Segment Start: RECORD SET
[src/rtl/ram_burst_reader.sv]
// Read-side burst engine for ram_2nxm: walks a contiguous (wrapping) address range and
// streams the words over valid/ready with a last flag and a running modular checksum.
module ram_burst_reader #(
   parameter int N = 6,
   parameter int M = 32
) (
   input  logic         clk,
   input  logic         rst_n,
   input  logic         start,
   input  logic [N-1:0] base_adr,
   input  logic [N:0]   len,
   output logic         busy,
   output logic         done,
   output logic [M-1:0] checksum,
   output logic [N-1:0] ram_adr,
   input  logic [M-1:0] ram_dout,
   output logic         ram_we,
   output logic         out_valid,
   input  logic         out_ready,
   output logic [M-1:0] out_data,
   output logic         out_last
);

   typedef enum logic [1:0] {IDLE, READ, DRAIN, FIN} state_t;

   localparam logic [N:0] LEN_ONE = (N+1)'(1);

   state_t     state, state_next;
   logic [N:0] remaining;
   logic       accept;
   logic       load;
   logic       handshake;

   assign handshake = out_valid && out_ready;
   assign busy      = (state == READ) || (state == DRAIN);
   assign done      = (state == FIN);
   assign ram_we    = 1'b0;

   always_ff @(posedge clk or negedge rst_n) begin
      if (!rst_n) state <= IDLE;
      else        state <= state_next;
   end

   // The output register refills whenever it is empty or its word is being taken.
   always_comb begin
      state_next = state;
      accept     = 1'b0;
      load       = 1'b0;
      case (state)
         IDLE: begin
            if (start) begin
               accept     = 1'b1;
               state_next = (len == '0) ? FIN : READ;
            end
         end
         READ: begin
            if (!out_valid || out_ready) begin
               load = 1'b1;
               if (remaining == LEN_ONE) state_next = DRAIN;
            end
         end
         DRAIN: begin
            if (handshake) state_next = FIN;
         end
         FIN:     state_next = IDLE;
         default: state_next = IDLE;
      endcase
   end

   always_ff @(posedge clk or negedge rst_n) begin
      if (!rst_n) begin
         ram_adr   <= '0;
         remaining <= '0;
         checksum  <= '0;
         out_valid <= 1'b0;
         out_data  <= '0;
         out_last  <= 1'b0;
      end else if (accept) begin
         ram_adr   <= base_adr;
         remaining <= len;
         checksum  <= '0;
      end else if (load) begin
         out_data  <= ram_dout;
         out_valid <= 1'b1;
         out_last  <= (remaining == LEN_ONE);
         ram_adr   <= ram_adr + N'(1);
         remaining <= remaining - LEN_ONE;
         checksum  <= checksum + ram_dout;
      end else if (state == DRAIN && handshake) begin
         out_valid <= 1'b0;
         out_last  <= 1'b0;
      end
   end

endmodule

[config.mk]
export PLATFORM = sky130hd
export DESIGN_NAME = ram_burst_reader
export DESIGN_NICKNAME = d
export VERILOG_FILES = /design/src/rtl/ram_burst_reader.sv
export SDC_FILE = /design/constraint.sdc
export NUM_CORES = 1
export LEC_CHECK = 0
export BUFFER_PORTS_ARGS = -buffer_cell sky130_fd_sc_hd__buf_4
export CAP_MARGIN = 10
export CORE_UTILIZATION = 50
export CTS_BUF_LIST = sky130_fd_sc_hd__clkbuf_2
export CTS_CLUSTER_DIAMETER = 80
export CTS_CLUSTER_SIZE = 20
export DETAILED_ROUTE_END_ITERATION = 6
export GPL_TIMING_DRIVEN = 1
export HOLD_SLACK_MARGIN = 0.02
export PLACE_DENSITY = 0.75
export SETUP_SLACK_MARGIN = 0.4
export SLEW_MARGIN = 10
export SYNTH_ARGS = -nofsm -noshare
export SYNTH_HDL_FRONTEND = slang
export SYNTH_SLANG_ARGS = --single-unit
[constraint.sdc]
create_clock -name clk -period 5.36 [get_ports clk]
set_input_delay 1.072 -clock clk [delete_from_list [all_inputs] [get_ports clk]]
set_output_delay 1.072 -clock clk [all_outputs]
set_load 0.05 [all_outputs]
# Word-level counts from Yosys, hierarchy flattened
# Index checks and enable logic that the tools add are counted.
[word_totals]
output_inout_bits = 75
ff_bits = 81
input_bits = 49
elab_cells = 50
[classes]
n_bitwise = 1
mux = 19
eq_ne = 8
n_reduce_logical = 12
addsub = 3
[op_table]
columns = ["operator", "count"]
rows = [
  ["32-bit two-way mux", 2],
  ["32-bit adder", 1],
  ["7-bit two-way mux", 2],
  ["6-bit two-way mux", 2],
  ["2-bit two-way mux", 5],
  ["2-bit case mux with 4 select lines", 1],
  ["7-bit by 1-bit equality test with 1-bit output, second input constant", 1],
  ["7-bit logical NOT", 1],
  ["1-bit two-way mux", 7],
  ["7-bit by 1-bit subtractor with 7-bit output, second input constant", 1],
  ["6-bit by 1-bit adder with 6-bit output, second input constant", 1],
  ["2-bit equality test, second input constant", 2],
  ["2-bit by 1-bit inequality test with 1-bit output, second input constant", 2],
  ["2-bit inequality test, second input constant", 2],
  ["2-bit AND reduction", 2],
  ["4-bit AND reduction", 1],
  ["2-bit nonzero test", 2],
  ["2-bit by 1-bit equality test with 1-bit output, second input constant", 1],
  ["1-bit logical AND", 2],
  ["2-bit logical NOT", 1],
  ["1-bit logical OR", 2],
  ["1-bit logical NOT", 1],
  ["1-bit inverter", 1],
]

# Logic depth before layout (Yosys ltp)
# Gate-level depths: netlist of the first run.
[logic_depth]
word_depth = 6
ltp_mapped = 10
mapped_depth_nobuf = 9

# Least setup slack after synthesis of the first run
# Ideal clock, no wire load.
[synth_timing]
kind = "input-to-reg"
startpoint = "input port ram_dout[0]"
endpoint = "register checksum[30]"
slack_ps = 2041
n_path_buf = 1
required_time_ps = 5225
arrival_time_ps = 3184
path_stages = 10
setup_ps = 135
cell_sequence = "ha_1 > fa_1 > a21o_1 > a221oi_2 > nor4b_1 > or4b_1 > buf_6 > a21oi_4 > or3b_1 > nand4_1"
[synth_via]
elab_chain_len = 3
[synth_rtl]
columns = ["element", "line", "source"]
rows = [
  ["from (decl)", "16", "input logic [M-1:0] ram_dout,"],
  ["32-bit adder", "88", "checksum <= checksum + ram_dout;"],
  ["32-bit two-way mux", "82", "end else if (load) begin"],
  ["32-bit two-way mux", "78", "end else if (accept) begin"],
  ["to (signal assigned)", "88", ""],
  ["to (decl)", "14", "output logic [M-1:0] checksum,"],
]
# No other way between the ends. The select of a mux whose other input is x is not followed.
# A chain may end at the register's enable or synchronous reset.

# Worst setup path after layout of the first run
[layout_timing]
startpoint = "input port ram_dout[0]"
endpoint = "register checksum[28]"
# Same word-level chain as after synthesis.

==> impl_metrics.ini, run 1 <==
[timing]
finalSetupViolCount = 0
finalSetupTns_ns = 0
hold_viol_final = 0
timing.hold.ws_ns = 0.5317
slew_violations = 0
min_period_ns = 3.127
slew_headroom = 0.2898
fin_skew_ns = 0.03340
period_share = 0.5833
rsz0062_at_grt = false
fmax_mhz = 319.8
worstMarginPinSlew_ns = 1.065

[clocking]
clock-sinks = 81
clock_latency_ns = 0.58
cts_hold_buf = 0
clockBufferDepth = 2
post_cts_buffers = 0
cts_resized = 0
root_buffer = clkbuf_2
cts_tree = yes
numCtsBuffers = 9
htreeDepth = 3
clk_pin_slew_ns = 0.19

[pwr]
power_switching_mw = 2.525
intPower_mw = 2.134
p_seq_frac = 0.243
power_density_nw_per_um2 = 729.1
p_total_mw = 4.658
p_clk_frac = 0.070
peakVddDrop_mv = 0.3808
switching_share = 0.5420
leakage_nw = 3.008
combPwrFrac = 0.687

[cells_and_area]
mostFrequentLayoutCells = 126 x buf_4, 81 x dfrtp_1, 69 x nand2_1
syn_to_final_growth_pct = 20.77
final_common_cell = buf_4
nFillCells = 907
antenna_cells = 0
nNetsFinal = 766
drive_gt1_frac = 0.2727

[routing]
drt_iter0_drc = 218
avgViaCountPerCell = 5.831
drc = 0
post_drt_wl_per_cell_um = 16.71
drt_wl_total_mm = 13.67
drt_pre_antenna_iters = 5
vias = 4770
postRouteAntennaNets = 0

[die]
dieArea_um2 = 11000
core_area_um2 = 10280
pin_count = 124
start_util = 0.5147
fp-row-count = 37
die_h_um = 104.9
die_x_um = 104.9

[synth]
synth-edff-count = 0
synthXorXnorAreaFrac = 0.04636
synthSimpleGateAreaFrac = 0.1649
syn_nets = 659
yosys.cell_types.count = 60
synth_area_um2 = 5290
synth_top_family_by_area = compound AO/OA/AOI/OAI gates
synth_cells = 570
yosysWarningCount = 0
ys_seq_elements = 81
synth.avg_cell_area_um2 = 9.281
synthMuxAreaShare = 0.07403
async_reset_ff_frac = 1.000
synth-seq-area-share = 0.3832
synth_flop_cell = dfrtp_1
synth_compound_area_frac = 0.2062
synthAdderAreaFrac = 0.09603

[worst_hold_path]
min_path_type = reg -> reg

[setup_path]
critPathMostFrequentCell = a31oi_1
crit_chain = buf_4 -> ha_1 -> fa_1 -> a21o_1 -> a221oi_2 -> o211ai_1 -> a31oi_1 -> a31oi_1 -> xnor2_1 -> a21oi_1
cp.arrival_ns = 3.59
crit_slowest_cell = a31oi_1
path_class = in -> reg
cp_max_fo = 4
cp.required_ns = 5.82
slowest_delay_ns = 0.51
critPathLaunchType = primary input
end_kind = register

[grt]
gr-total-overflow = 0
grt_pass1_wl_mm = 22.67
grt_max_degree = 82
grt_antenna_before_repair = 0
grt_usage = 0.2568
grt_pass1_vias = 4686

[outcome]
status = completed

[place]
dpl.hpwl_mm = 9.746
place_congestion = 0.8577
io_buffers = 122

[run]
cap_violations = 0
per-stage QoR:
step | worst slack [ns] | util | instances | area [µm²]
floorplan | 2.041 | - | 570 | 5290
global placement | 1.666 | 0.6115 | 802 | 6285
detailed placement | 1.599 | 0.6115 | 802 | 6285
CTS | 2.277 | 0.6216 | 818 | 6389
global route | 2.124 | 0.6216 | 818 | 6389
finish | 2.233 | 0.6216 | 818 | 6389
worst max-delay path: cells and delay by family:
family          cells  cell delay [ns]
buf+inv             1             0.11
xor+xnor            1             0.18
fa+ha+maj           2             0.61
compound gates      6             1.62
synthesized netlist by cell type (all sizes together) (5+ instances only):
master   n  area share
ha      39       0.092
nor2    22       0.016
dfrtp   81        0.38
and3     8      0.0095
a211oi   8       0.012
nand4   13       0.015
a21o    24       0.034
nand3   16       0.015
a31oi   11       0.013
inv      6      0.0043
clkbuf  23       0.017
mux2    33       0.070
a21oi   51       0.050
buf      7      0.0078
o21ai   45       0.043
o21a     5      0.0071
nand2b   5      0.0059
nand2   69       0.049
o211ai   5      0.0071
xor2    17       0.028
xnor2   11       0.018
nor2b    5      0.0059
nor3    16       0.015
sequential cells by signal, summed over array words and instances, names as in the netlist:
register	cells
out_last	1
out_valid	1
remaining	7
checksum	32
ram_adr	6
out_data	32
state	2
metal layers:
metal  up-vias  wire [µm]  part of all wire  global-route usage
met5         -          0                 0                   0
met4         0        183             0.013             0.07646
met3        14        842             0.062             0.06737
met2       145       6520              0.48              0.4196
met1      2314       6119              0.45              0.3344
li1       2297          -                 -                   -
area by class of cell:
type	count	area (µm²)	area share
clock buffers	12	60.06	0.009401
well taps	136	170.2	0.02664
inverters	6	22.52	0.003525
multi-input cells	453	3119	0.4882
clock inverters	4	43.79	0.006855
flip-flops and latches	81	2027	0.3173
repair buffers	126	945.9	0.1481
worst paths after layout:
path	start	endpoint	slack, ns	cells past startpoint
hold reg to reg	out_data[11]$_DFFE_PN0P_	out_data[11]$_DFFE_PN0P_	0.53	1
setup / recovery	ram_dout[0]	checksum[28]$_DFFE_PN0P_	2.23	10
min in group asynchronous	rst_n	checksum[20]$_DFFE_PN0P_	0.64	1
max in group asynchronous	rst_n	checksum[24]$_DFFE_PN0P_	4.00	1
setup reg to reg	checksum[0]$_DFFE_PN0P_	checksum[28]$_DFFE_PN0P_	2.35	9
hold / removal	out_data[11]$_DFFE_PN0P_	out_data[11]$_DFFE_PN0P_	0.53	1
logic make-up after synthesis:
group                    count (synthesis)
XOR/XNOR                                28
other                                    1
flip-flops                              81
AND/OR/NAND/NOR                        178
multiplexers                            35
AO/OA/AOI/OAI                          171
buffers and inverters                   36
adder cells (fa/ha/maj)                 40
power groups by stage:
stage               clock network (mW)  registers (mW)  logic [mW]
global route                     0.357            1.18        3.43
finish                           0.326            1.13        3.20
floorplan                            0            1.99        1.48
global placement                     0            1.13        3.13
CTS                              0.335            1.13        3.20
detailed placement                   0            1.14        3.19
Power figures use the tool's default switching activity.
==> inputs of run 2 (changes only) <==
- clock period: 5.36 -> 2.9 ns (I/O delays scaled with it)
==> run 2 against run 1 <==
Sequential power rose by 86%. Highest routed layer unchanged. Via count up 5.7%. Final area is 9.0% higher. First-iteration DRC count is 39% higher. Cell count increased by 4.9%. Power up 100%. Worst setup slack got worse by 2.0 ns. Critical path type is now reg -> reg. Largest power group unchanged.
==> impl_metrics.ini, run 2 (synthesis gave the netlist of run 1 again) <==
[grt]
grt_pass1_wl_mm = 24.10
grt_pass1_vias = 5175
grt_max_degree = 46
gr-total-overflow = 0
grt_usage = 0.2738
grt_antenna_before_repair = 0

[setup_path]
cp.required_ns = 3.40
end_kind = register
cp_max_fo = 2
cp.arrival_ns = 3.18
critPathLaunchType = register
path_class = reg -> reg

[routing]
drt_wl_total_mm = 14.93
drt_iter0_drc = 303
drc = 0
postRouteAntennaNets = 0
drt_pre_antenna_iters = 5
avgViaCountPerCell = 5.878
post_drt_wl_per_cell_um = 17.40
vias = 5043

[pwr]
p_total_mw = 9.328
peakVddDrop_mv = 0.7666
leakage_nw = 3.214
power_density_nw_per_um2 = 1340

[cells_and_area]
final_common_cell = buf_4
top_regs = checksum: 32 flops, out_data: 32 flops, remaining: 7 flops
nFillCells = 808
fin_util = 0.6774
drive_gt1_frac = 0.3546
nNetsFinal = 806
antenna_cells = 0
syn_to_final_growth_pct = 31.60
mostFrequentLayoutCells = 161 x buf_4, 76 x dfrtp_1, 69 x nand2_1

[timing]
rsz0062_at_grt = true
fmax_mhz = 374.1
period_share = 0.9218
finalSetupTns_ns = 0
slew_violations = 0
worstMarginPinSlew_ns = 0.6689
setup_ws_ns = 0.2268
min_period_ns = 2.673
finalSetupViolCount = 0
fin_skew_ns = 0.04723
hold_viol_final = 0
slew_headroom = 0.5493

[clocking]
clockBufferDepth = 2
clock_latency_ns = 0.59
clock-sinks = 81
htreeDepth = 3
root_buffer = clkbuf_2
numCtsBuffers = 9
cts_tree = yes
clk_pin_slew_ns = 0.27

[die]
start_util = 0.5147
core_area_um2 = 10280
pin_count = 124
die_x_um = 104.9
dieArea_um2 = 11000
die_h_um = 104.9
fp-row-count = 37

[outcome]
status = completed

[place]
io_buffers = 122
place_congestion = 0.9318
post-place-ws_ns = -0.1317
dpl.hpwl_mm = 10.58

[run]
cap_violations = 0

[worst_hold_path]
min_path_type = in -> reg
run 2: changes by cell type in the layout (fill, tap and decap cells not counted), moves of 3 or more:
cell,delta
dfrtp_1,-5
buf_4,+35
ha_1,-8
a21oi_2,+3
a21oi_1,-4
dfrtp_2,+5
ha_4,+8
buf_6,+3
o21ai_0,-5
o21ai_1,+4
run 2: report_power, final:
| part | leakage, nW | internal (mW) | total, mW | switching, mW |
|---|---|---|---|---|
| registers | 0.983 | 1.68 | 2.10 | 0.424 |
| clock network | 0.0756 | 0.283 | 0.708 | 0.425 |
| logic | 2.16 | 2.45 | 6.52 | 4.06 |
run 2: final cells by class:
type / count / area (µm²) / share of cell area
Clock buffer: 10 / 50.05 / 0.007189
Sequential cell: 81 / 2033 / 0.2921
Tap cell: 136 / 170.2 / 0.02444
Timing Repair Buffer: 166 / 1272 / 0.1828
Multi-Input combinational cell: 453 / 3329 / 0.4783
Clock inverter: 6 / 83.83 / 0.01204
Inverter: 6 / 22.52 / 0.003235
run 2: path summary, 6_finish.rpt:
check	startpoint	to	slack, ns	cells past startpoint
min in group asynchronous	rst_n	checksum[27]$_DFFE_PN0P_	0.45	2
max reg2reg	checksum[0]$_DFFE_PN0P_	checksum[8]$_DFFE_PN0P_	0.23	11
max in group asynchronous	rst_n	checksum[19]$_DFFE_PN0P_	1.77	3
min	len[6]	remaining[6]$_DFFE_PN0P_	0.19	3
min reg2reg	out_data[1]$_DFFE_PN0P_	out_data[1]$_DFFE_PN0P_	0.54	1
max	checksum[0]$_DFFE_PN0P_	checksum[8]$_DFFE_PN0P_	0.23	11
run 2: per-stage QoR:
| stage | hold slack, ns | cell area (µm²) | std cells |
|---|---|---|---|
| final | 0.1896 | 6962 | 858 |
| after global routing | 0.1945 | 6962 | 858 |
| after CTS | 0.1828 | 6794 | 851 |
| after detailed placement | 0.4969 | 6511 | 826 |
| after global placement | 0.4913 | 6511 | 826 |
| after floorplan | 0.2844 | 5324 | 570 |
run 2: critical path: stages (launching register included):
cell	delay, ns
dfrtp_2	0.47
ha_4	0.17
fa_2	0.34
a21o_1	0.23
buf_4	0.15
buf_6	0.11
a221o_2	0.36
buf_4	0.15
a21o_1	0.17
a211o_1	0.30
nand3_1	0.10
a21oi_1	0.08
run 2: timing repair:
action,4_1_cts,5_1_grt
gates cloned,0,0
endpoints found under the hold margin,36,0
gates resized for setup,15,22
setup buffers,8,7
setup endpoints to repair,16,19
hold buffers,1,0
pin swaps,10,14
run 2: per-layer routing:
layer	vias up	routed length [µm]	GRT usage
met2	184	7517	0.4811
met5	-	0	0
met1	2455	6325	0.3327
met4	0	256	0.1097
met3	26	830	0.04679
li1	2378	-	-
Segment End: RECORD SET
Segment Start: RECORD SET
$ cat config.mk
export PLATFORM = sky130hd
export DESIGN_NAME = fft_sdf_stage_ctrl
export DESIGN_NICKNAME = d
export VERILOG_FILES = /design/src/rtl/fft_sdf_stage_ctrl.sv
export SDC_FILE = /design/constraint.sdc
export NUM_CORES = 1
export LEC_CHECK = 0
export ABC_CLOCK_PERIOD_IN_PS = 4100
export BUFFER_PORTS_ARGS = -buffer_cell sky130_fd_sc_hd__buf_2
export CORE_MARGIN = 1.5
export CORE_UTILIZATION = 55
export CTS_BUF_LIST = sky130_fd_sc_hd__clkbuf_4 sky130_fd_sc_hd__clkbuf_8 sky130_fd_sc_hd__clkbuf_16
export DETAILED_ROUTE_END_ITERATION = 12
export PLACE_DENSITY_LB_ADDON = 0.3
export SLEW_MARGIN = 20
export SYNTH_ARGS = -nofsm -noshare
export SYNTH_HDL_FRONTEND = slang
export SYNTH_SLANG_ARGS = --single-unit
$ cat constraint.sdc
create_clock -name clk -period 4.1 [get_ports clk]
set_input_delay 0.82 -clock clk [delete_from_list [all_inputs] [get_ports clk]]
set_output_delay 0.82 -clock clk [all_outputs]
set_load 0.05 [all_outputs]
Segment End: RECORD SET
### [TASK ITEM]
Look through the lines above for "done". Say how many have it, and give no other words.

### [ANSWER BOX]
2